Multivariable feedback linearizing control of Chlamydomonas reinhardtii photoautotrophic growth process in a torus photobioreactor

Abstract

The objective of this paper is to design and to validate a nonlinear multivariable controller, based on the exact feedback linearization technique, which has the capacity to stabilize the photoautotrophic microalgae growth in photobioreactor regardless of the operation point or the transient trajectory. Two measurable outputs were selected, namely the biomass concentration and the pH, whose simultaneous control can be realized by manipulating the dilution rate and the injected carbon dioxide gas flowrate. A mechanistic dynamical model describing the interactions between physicochemical and biological phenomena inside the photobioreactor was used as a starting point for the controller design. Given its complexity, the model was reduced by differentiating the states with slow dynamics from the ones with fast dynamics that were converted into algebraic expressions. In addition, a dynamic time-varying expression was derived for the concentration of hydrogen ions (negative antilogarithm of pH) thus obtaining an appropriate I/O model for control purposes. The degree of interaction between I/O channels was determined through a relative gain array analysis, in order to establish if the system allows the implementation of decentralized SISO controllers or requires a centralized MIMO controller.

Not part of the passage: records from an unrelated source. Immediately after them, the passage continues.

===== src/rtl/blb_pkg.sv =====
package blb_pkg;

  typedef enum logic [1:0] {
    ST_IDLE = 2'd0,
    ST_EVEN = 2'd1,
    ST_ODD  = 2'd2
  } blb_state_e;

  // Control-to-datapath strobe bundle
  typedef struct packed {
    logic active;      // an external word transfer occupies this cycle
    logic oddByte;     // byte select for the external address
    logic rdStrb;      // external read strobe
    logic wrStrb;      // external write pulse
    logic holdEven;    // capture even byte into the holding register
    logic presentWord; // steer the assembled word to the processor
  } blb_strobe_t;

endpackage


===== src/rtl/blb_region_decode.sv =====
module blb_region_decode #(
  parameter int ADDR_W      = 16,
  parameter int NUM_REGIONS = 4,
  parameter logic [ADDR_W-1:0] REGION_BASE [NUM_REGIONS] = '{16'h0000, 16'h8000, 16'h6000, 16'h8000},
  parameter logic [ADDR_W-1:0] REGION_MASK [NUM_REGIONS] = '{16'hE000, 16'hFC00, 16'hE000, 16'hE000},
  parameter logic [NUM_REGIONS-1:0] REGION_EXT = 4'b1100
) (
  input  logic [ADDR_W-1:0] addr,
  output logic              isExt
);

  logic [NUM_REGIONS-1:0] matchVec;

  for (genvar g = 0; g < NUM_REGIONS; g++) begin : g_match
    assign matchVec[g] = ((addr & REGION_MASK[g]) == REGION_BASE[g]);
  end

  // Lowest index wins: scan downward so the last write is the lowest match.
  always_comb begin
    isExt = 1'b1;
    for (int i = NUM_REGIONS - 1; i >= 0; i--) begin
      if (matchVec[i]) isExt = REGION_EXT[i];
    end
  end

endmodule


===== src/rtl/blb_ctrl.sv =====
module blb_ctrl
  import blb_pkg::*;
#(
  parameter int WAIT_STATES = 2
) (
  input  logic        clk,
  input  logic        rst_n,
  input  logic        extReq,
  input  logic        cpuWe,
  output blb_strobe_t strobes,
  output logic        cpuReady,
  output logic        busy
);

  localparam int CNT_W = (WAIT_STATES < 1) ? 1 : $clog2(WAIT_STATES + 1);
  localparam logic [CNT_W-1:0] LAST_CNT = CNT_W'(WAIT_STATES);

  blb_state_e stateQ, stateD;
  logic [CNT_W-1:0] cntQ, cntD, curCnt;
  logic active, oddPhase, byteDone;

  always_comb begin
    curCnt   = (stateQ == ST_IDLE) ? '0 : cntQ;
    active   = (stateQ != ST_IDLE) || extReq;
    oddPhase = (stateQ == ST_ODD);
    byteDone = active && (curCnt == LAST_CNT);

    strobes.active      = active;
    strobes.oddByte     = oddPhase;
    strobes.rdStrb      = active && !cpuWe;
    strobes.wrStrb      = active && cpuWe && byteDone;
    strobes.holdEven    = active && !cpuWe && !oddPhase && byteDone;
    strobes.presentWord = oddPhase && byteDone;

    cpuReady = !active || (oddPhase && byteDone);
    busy     = (stateQ != ST_IDLE);

    stateD = stateQ;
    cntD   = cntQ;
    if (active) begin
      if (byteDone) begin
        cntD   = '0;
        stateD = oddPhase ? ST_IDLE : ST_ODD;
      end else begin
        cntD   = curCnt + 1'b1;
        stateD = oddPhase ? ST_ODD : ST_EVEN;
      end
    end
  end

  always_ff @(posedge clk) begin
    if (!rst_n) begin
      stateQ <= ST_IDLE;
      cntQ   <= '0;
    end else begin
      stateQ <= stateD;
      cntQ   <= cntD;
    end
  end

endmodule


===== src/rtl/blb_dpath.sv =====
module blb_dpath
  import blb_pkg::*;
#(
  parameter int ADDR_W = 16,
  parameter int BYTE_W = 8,
  localparam int WORD_W = 2 * BYTE_W
) (
  input  logic              clk,
  input  logic              rst_n,
  input  blb_strobe_t       strobes,
  input  logic              cpuMemEn,
  input  logic              cpuWe,
  input  logic              isExt,
  input  logic [ADDR_W-1:0] cpuAddr,
  input  logic [WORD_W-1:0] cpuWData,
  output logic [WORD_W-1:0] cpuRData,
  output logic              intEn,
  output logic              intWe,
  output logic [ADDR_W-1:0] intAddr,
  output logic [WORD_W-1:0] intWData,
  input  logic [WORD_W-1:0] intRData,
  output logic [ADDR_W-1:0] extAddr,
  output logic [BYTE_W-1:0] extWData,
  output logic              extDataOe,
  input  logic [BYTE_W-1:0] extRData,
  output logic              extRdStrb,
  output logic              extWrStrb
);

  logic [BYTE_W-1:0] evenHoldQ;

  always_ff @(posedge clk) begin
    if (!rst_n)                evenHoldQ <= '0;
    else if (strobes.holdEven) evenHoldQ <= extRData;
  end

  always_comb begin
    intEn    = cpuMemEn && !isExt;
    intWe    = intEn && cpuWe;
    intAddr  = cpuAddr;
    intWData = cpuWData;

    extAddr   = {cpuAddr[ADDR_W-1:1], strobes.oddByte};
    extWData  = strobes.oddByte ? cpuWData[BYTE_W-1:0] : cpuWData[WORD_W-1:BYTE_W];
    extDataOe = strobes.active && cpuWe;
    extRdStrb = strobes.rdStrb;
    extWrStrb = strobes.wrStrb;

    cpuRData = strobes.presentWord ? {evenHoldQ, extRData} : intRData;
  end

endmodule


===== src/rtl/byte_lane_bridge.sv =====
module byte_lane_bridge
  import blb_pkg::*;
#(
  parameter int ADDR_W      = 16,
  parameter int BYTE_W      = 8,
  parameter int WAIT_STATES = 2,
  parameter int NUM_REGIONS = 4,
  parameter logic [ADDR_W-1:0] REGION_BASE [NUM_REGIONS] = '{16'h0000, 16'h8000, 16'h6000, 16'h8000},
  parameter logic [ADDR_W-1:0] REGION_MASK [NUM_REGIONS] = '{16'hE000, 16'hFC00, 16'hE000, 16'hE000},
  parameter logic [NUM_REGIONS-1:0] REGION_EXT = 4'b1100,
  localparam int WORD_W = 2 * BYTE_W
) (
  input  logic              clk,
  input  logic              rst_n,
  input  logic              cpuMemEn,
  input  logic              cpuWe,
  input  logic [ADDR_W-1:0] cpuAddr,
  input  logic [WORD_W-1:0] cpuWData,
  output logic [WORD_W-1:0] cpuRData,
  output logic              cpuReady,
  output logic              intEn,
  output logic              intWe,
  output logic [ADDR_W-1:0] intAddr,
  output logic [WORD_W-1:0] intWData,
  input  logic [WORD_W-1:0] intRData,
  output logic [ADDR_W-1:0] extAddr,
  output logic [BYTE_W-1:0] extWData,
  output logic              extDataOe,
  input  logic [BYTE_W-1:0] extRData,
  output logic              extRdStrb,
  output logic              extWrStrb
);

  logic        isExt;
  logic        busy;
  blb_strobe_t strobes;

  blb_region_decode #(
    .ADDR_W(ADDR_W), .NUM_REGIONS(NUM_REGIONS),
    .REGION_BASE(REGION_BASE), .REGION_MASK(REGION_MASK), .REGION_EXT(REGION_EXT)
  ) decode_i (
    .addr(cpuAddr), .isExt(isExt)
  );

  blb_ctrl #(.WAIT_STATES(WAIT_STATES)) ctrl_i (
    .clk(clk), .rst_n(rst_n), .extReq(cpuMemEn && isExt), .cpuWe(cpuWe),
    .strobes(strobes), .cpuReady(cpuReady), .busy(busy)
  );

  blb_dpath #(.ADDR_W(ADDR_W), .BYTE_W(BYTE_W)) dpath_i (
    .clk(clk), .rst_n(rst_n), .strobes(strobes), .cpuMemEn(cpuMemEn),
    .cpuWe(cpuWe), .isExt(isExt), .cpuAddr(cpuAddr), .cpuWData(cpuWData),
    .cpuRData(cpuRData), .intEn(intEn), .intWe(intWe), .intAddr(intAddr),
    .intWData(intWData), .intRData(intRData), .extAddr(extAddr),
    .extWData(extWData), .extDataOe(extDataOe), .extRData(extRData),
    .extRdStrb(extRdStrb), .extWrStrb(extWrStrb)
  );

endmodule


===== config.mk =====
export PLATFORM = sky130hd
export DESIGN_NAME = byte_lane_bridge
export DESIGN_NICKNAME = d
export VERILOG_FILES = /design/src/rtl/blb_pkg.sv /design/src/rtl/blb_region_decode.sv /design/src/rtl/blb_ctrl.sv /design/src/rtl/blb_dpath.sv /design/src/rtl/byte_lane_bridge.sv
export SDC_FILE = /design/constraint.sdc
export NUM_CORES = 1
export LEC_CHECK = 0
export ABC_CLOCK_PERIOD_IN_PS = 2300
export BUFFER_PORTS_ARGS = -buffer_cell sky130_fd_sc_hd__buf_2
export CORE_MARGIN = 8
export CORE_UTILIZATION = 25
export DETAILED_ROUTE_END_ITERATION = 12
export MAX_ROUTING_LAYER = met4
export REMOVE_ABC_BUFFERS = 1
export SLEW_MARGIN = 30
export SYNTH_ARGS = -nofsm -noshare
export SYNTH_HDL_FRONTEND = slang
export SYNTH_HIERARCHICAL = 1
export SYNTH_SLANG_ARGS = --single-unit

===== constraint.sdc =====
create_clock -name clk -period 2.3 [get_ports clk]
set_clock_uncertainty 0.15 [all_clocks]
set_input_delay 0.23 -clock clk [delete_from_list [all_inputs] [get_ports clk]]
set_output_delay 0.23 -clock clk [all_outputs]
set_load 0.02 [all_outputs]

==> flow_summary.toml, run 1 <==
[outcome]
status = "finished clean"

[drt]
wl_per_cell_um = 16.1
antenna_left = 0
drt_first_pass_iters = 4
drt_first_iter_violations = 23
finalWirelength_mm = 4.26
drc_errors = 0
vias_per_cell = 3.86
vias = 1019

[critical_path]
r2r-end = "dpath_i/evenHoldQ[3]"
crit_slowest_cell = "dfxtp_1"
critPathLaunchType = "flip-flop"
critPathMaxStageDelay_ns = 0.36
crit_chain = "nor2_1, inv_2, nand3b_2, inv_1, ha_2, buf_6, mux2_2, buf_2"
r2r_cells = 4
path_max_fanout = 9
critical_path_class = "flip-flop to output port"
path_buf_inv = 4
reg2reg_from = "ctrl_i/cntQ[1]"
end_kind = "output port"
rrSetupSlack_ns = 0.83
crit_arrival_ns = 1.78
required_ns = 1.92
cpLargestDelayFamily = "buffers and inverters"

[finish]
area_growth_pct = 22.4
nNetsFinal = 258
fillCellCount = 553
layout_commonest_cell = "buf_2"
drive_above_1_share = 0.747
layout_common_cells = "108 x buf_2, 14 x mux2_2, 11 x dfxtp_1"
antennaDiodeCount = 0

[grt]
grt_start_max_net_pins = 13
grt_first_pass_wirelength_mm = 5.94
grt.total_usage = 0.107
grt_pass1_vias = 1105
antenna_found_initial = 0
overflow = 0

[synth]
yosysTopAreaCellShare = 0.306
yosys.cell_types.count = 25
ys_seq_area_frac = 0.185
netlist_instances = 135
synth-seq-cells = 12
synth_top_cell_by_area = "buf_4"
ys_warn_count = 6
ys_top_cells_by_area = "buf_4 31%, dfxtp_1 18%, mux2_2 12%"
netlist_area_um2 = 1300
synth_area_per_cell_um2 = 9.63

[floorplanning]
ios = 138
start_util = 0.256
num_rows = 26
core_um2 = 5070
die_y_um = 88.1
design.die.area_um2 = 7760
fp.dieW_um = 88.1

[clock_network]
htreeDepth = 1
clock_path_buffers = 2
numCtsBuffers = 3
clock_latency_ns = 0.24
cts_tree = "done"
hold_buffers = 0
clock-sinks = 12
clk_pin_slew_ns = 0.05
root_buffer = "clkbuf_8"

[placed_design]
dp_slack_ns = 0.354
place_hpwl_mm = 3.74
place.gp.congestion = 0.772
io_buffers = 108

[min_path]
hp-start = "extRData[2]"
min_delay_path_depth = 3
hold_class = "primary input to flip-flop"
worstHoldEndpoint = "dpath_i/evenHoldQ[2]"

[timing]
setup_ws_ns = 0.144
worst_pin_slew_ns = 0.211
finalSetupViolations = 0
fin_crit_sh = 0.937
rsz0062_at_grt = "no"
fmax_ghz = 0.464
max_slew_margin = 0.860
fin_hold_ws_ns = 0.115
period_needed_ns = 2.16
final-hold-violation-count = 0
slew_violations = 0

[power]
cellLeakagePower_uw = 0.000815
power.density_nw_per_um2 = 404
ir_drop_mv = 0.281
power.total_uw = 643

[run]
maxCapViolCount = 0
[where the power goes]
part	switching, uW	internal (uW)
Clock	77.2	115
Sequential	5.95	213
Combinational	128	103
[synth_stat cells]
cell type / number
a21boi_0: 1
and2_1: 4
and3_1: 2
buf_12: 1
buf_2: 1
buf_4: 53
buf_6: 1
dfxtp_1: 12
ha_1: 2
inv_1: 2
inv_2: 1
mux2_2: 14
mux2_4: 10
mux2i_1: 8
nand2_1: 1
nand2b_1: 2
nand3b_1: 2
nand3b_2: 1
nor2_1: 2
nor2b_1: 10
nor4bb_1: 1
o21ai_0: 1
o311a_1: 1
o31ai_1: 1
or3_4: 1
[registers in the layout, summed over array words and instances, names as in the netlist]
signal,flops
ctrl_i/cntQ,2
ctrl_i/stateQ,2
dpath_i/evenHoldQ,8
[worst max-delay path by stage]
stage	slack [ns]	endpoint	depth (start not counted)	from
2_1_floorplan	-0.02	cpuRData[0]	4	ctrl_i/stateQ[0]
3_3_place_gp	0.38	cpuRData[3]	8	ctrl_i/stateQ[0]
3_5_place_dp	0.35	cpuRData[3]	8	ctrl_i/stateQ[0]
4_1_cts	0.08	cpuRData[3]	8	ctrl_i/stateQ[0]
5_1_grt	0.02	cpuRData[1]	8	ctrl_i/stateQ[1]
6_report	0.14	cpuRData[3]	8	ctrl_i/stateQ[1]
[repair_timing]
item,4_1_cts,5_1_grt
endpoints found under the setup margin,0,16
resized for setup,0,4
setup buffers,0,0
[layout make-up]
type | count | area [um2] | area share
flip-flops and latches | 12 | 241 | 0.152
well taps | 70 | 87.6 | 0.0550
repair buffers | 112 | 578 | 0.363
clock buffers | 3 | 41.3 | 0.0259
multi-input cells | 64 | 632 | 0.397
inverters | 3 | 11.3 | 0.00708
[worst register-to-register path: stages, from the launching register on]
cell and delay [ns]:
dfxtp_1 0.40, nor4bb_4 0.30, buf_4 0.24, mux2i_1 0.22
nor2b_1 0.06
[metrics by stage]
| step | cells | cell area [um2] | TNS, ns | utilization |
|---|---|---|---|---|
| after floorplan | 79 | 866 | -0.113 | - |
| after global placement | 261 | 1540 | 0 | 0.303 |
| after detailed placement | 261 | 1540 | 0 | 0.303 |
| after CTS | 264 | 1580 | 0 | 0.311 |
| after global routing | 264 | 1590 | 0 | 0.314 |
| final | 264 | 1590 | 0 | 0.314 |
[cell families after synthesis]
| group | after synthesis | synth area share |
|---|---|---|
| muxes | 32 | 0.298 |
| AOI/OAI and AO/OA | 4 | 0.0231 |
| DFF | 12 | 0.185 |
| and+or+nand+nor | 26 | 0.132 |
| adders and majority gates | 2 | 0.0192 |
| buffers and inverters | 59 | 0.343 |
[metal layers]
metal | GRT usage | wire length (um) | up-vias
met1 | 0.0913 | 1400 | 446
met3 | 0.113 | 881 | 0
met4 | 0.00922 | 0 | 0
met2 | 0.166 | 1970 | 56
li1 | - | - | 517
met5 | - | 0 | -
(Power assumes the default switching activity.)
==> run 2, diff against run 1 <==
--- a/config.mk
+++ b/config.mk
@@ -15,5 +15,4 @@
 export SLEW_MARGIN = 30
 export SYNTH_ARGS = -nofsm -noshare
 export SYNTH_HDL_FRONTEND = slang
-export SYNTH_HIERARCHICAL = 1
 export SYNTH_SLANG_ARGS = --single-unit
==> run 2 against run 1 <==
Net effect: hold slack better by 0.00052 ns; sequential cell count unchanged; sequential power about the same; cell count down 1.5%; sequential share of layout area up 0.25 points; synthesized area down 4.5%; critical path depth down 2; via count up 8.1%.
==> flow_summary.toml, run 2 <==
[synth]
yosysTopAreaCellShare = 0.290
synthXorXnorAreaFrac = 0
synth_fa_ha_area_frac = 0.0202
netlist_instances = 131
synth-seq-cells = 12
ys_warn_count = 0
synth-main-ff-cell = "dfxtp_1"
yosys.cell_count.top_type = "buf_4"
async_flop_share = 0
synth_area_per_cell_um2 = 9.47
synth_commonest_cells = "48 x buf_4, 24 x mux2_2, 12 x dfxtp_1, 9 x nor2b_1, 8 x mux2i_1"
synth_enable_flop_cells = 0
ys_top_cells_by_area = "buf_4 29%, mux2_2 22%, dfxtp_1 19%"
synth_top_cell_by_area = "buf_4"
synth_mux_area_frac = 0.282
synth-compound-area-share = 0.0514
synth_top_family_by_area = "buffers and inverters"
netlist_area_um2 = 1240
yosys.cell_types.count = 28
ys_seq_area_frac = 0.194
synthSimpleGateAreaFrac = 0.132

[critical_path]
reg2reg_from = "ctrl_i.stateQ[0]"
cpLargestDelayFamily = "flip-flops"
critPathLaunchType = "flip-flop"
crit_slowest_cell = "dfxtp_1"
crit_chain = "nor2_2, nor3b_2, ha_2, buf_4, mux2_2, buf_2"
startpoint = "ctrl_i.stateQ[0]"
path_buf_inv = 2
path_max_fanout = 6
required_ns = 1.92
end_kind = "output port"
critical_path_class = "flip-flop to output port"
crit_arrival_ns = 1.85
critPathMaxStageDelay_ns = 0.35

[drt]
vias = 1102
vias_per_cell = 4.24
drt_first_iter_violations = 18
antenna_left = 0
drc_errors = 0
finalWirelength_mm = 4.07
drt_first_pass_iters = 4
wl_per_cell_um = 15.7

[floorplanning]
die_y_um = 86.5
design.die.area_um2 = 7480
ios = 138
fp.dieW_um = 86.5
num_rows = 25
start_util = 0.261
core_um2 = 4750

[clock_network]
clock_latency_ns = 0.23
clock-sinks = 12
root_buffer = "clkbuf_8"
cts_tree = "done"
clk_pin_slew_ns = 0.05
clock_path_buffers = 2
htreeDepth = 1
numCtsBuffers = 3

[grt]
grt_first_pass_wirelength_mm = 6.12
grt.total_usage = 0.106
grt_pass1_vias = 1281
antenna_found_initial = 0
overflow = 0
grt_start_max_net_pins = 13

[power]
power.density_nw_per_um2 = 414
ir_drop_mv = 0.124
cellLeakagePower_uw = 0.000759

[finish]
biggestRegsByFlops = "dpath_i.evenHoldQ: 8 flops, ctrl_i.cntQ: 2 flops, ctrl_i.stateQ: 2 flops"
fillCellCount = 524
layout_commonest_cell = "buf_2"
layout_common_cells = "108 x buf_2, 24 x mux2_2, 12 x dfxtp_1"
largest_reg_flops = 8
nNetsFinal = 257
area_growth_pct = 25.5
utilization = 0.328
largest_register = "dpath_i.evenHoldQ"
drive_above_1_share = 0.767
antennaDiodeCount = 0
fin_area_um2 = 1560

[timing]
finalSetupViolations = 0
worst_pin_slew_ns = 0.361
final-hold-violation-count = 0
fin_crit_sh = 0.970
max_slew_margin = 0.757
slew_violations = 0
period_needed_ns = 2.23
fmax_ghz = 0.448

[placed_design]
place.gp.congestion = 0.750
dpl-instance-area_um2 = 1500
place_hpwl_mm = 3.53
io_buffers = 108

[min_path]
hp-start = "extRData[6]"
hold_class = "primary input to flip-flop"

[outcome]
status = "finished clean"

[run]
maxCapViolCount = 0
run 2: changes by cell type in the layout (fill, tap and decap cells not counted), moves of 2 or more:
cell	previous run	this run
nand3b_1	2	0
nand2b_1	2	0
and3_2	0	2
mux2_4	10	0
mux2_2	14	24
and2_1	4	2
run 2: cell families (layout without fill, tap and decap cells):
group,Yosys count,in the layout
mux,32,32
simple gates,24,24
flops,12,12
fa+ha+maj,2,2
compound gates,6,6
buf+inv,55,117
run 2: report_power, final:
part | total, uW | switching [uW] | internal (uW) | leakage (uW)
sequential | 219 | 5.38 | 214 | 0.0000974
clock | 190 | 74.4 | 115 | 0.0000216
combinational | 236 | 137 | 98.8 | 0.000640
total | 644 | 217 | 428 | 0.000759
run 2: final timing paths:
kind | endpoint | slack, ns | cells after the start
max | cpuRData[15] | 0.07 | 6
min | dpath_i.evenHoldQ[6] | 0.12 | 3
max reg2reg | ctrl_i.stateQ[1] | 0.74 | 6
min reg2reg | dpath_i.evenHoldQ[3] | 0.36 | 2
run 2: repair_timing:
item | in CTS | in global routing
setup endpoints to repair | 10 | 10
hold buffers | 0 | 0
resized for setup | 1 | 2
setup buffers | 0 | 1
pin swaps | 0 | 1
hold endpoints to repair | 0 | 0
run 2: tightest hold or removal path, stage by stage:
cell,delay [ns]
buf_2,0.08
mux2i_1,0.06
nor2b_1,0.09
run 2: metrics by stage:
step | setup slack (ns) | setup TNS (ns) | power [uW] | hold WS (ns) | std cells
2_1_floorplan | -0.242 | -3.93 | 309 | 0.208 | 78
3_3_place_gp | 0.305 | 0 | 460 | 0.310 | 256
3_5_place_dp | 0.226 | 0 | 461 | 0.310 | 256
4_1_cts | 0.0737 | 0 | 658 | 0.114 | 259
5_1_grt | -0.0169 | -0.103 | 684 | 0.143 | 260
6_report | 0.0698 | 0 | 644 | 0.115 | 260
run 2: final cells by class:
type                       instances  area, um2  area share
tap                               67       83.8      0.0538
clock buffer                       3       41.3      0.0265
sequential                        12        240       0.154
timing repair buffer             112        574       0.369
inverter                           2       7.51     0.00482
multi-input combinational         64        611       0.392
run 2: metal layers:
metal  vias to the layer above  part of all wire  global-route usage
met4                         0            0.0047              0.0329
li1                        520                 -                   -
met2                        99              0.44               0.165
met1                       481              0.42               0.110
met5                         -                 0                   -
met3                         2              0.13              0.0614
==> run 3, diff against run 2 <==
--- a/config.mk
+++ b/config.mk
@@ -5,6 +5,7 @@
 export SDC_FILE = /design/constraint.sdc
 export NUM_CORES = 1
 export LEC_CHECK = 0
+export ABC_AREA = 1
 export ABC_CLOCK_PERIOD_IN_PS = 2300
 export BUFFER_PORTS_ARGS = -buffer_cell sky130_fd_sc_hd__buf_2
 export CORE_MARGIN = 8
==> run 3 against run 2 <==
Net effect: die area increased by 2.3%; power increased by 6.6%; count of clock-buffer cells in the layout rose by 1; largest power group unchanged; first-iteration DRC count increased by 120%; sequential cell count unchanged; design area increased by 4.3%; largest cell class unchanged.
==> flow_summary.toml, run 3 <==
[outcome]
status = "finished clean"

[floorplanning]
start_util = 0.255
core_um2 = 5010
die_y_um = 87.5
fp.dieW_um = 87.5
num_rows = 26
ios = 138
design.die.area_um2 = 7650

[synth]
yosys.cell_count.top_type = "nand2_1"
synth_enable_flop_cells = 0
netlist_area_um2 = 1280
synth_commonest_cells = "80 x nand2_1, 48 x buf_4, 28 x nor2_1, 17 x inv_1, 12 x dfxtp_1"
synth-main-ff-cell = "dfxtp_1"
synth_area_per_cell_um2 = 5.88
synth-seq-cells = 12
yosysTopAreaCellShare = 0.282
ys_top_cells_by_area = "buf_4 28%, nand2_1 24%, dfxtp_1 19%"
async_flop_share = 0
synth_top_cell_by_area = "buf_4"
yosys.cell_types.count = 19
ys_seq_area_frac = 0.188
netlist_instances = 217
ys_warn_count = 0

[drt]
wl_met2_mm = 2.04
top_layer_used = "met4"
drt_first_pass_iters = 4
finalWirelength_mm = 4.09
wl_per_cell_um = 11.7
vias = 1361
vias_per_cell = 3.89
antenna_left = 0
drt_first_iter_violations = 40
drc_errors = 0
wl_met1_mm = 1.62
wl_met3_um = 420

[clock_network]
root_buffer = "clkbuf_8"
clock_latency_ns = 0.24
hold_buffers = 0
numCtsBuffers = 3
clock-sinks = 12
htreeDepth = 1
clock_path_buffers = 2
clk_pin_slew_ns = 0.05
cts_tree = "done"

[finish]
fillCellCount = 559
largest_reg_flops = 8
area_growth_pct = 27.4
layout_commonest_cell = "buf_2"
nNetsFinal = 343
multiInputGateArea_um2 = 582
biggestRegsByFlops = "dpath_i.evenHoldQ: 8 flops, ctrl_i.cntQ: 2 flops, ctrl_i.stateQ: 2 flops"
regArea_um2 = 240
drive_above_1_share = 0.457
largest_register = "dpath_i.evenHoldQ"
antennaDiodeCount = 0
layout_common_cells = "108 x buf_2, 80 x nand2_1, 27 x nor2_1"

[critical_path]
rrSetupSlack_ns = 0.80
crit_slowest_cell = "dfxtp_1"
end_kind = "output port"
crit_chain = "inv_2, nand2_4, nand2_1, nor2_4, ha_4, clkinvlp_4, o21ai_0, buf_2"
reg2reg_from = "ctrl_i.stateQ[1]"
path_buf_inv = 3
path_max_fanout = 7
required_ns = 1.92
critPathMaxStageDelay_ns = 0.35
critPathLaunchType = "flip-flop"
crit_end = "cpuRData[5]"
r2r-end = "ctrl_i.stateQ[1]"
path_depth = 8
r2r_cells = 7
crit_arrival_ns = 1.77
startpoint = "ctrl_i.stateQ[0]"
cpLargestDelayFamily = "buffers and inverters"
critical_path_class = "flip-flop to output port"

[power]
ir_drop_mv = 0.154
cellLeakagePower_uw = 0.000977
power.total_uw = 687
power.density_nw_per_um2 = 423

[timing]
slew_violations = 0
setup_ws_ns = 0.152
fmax_ghz = 0.465
finalSetupTns_ns = 0
period_needed_ns = 2.15
final-hold-violation-count = 0
finalSetupViolations = 0
fin_crit_sh = 0.934
worst_pin_slew_ns = 0.355
max_slew_margin = 0.762
rsz0062_at_grt = "yes"

[grt]
grt_start_max_net_pins = 17
grt_pass1_vias = 1420
grt.total_usage = 0.105
antenna_found_initial = 0
grt_first_pass_wirelength_mm = 6.31
overflow = 0

[placed_design]
dp_slack_ns = 0.214
place.gp.congestion = 0.712
place_hpwl_mm = 3.23
io_buffers = 108

[min_path]
hold_class = "primary input to flip-flop"

[run]
maxCapViolCount = 0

The feedback linearization method was associated with a model based technique to furnish the immeasurable variables required by the nonlinear control algorithm. The nonlinear controller was implemented on a laboratory torus photobioreactor piloted at constant incident light flux intensity throughout the photoautotrophic growth of a Chlamydomonas reinhardtii culture, its efficiency being proved under several operating points.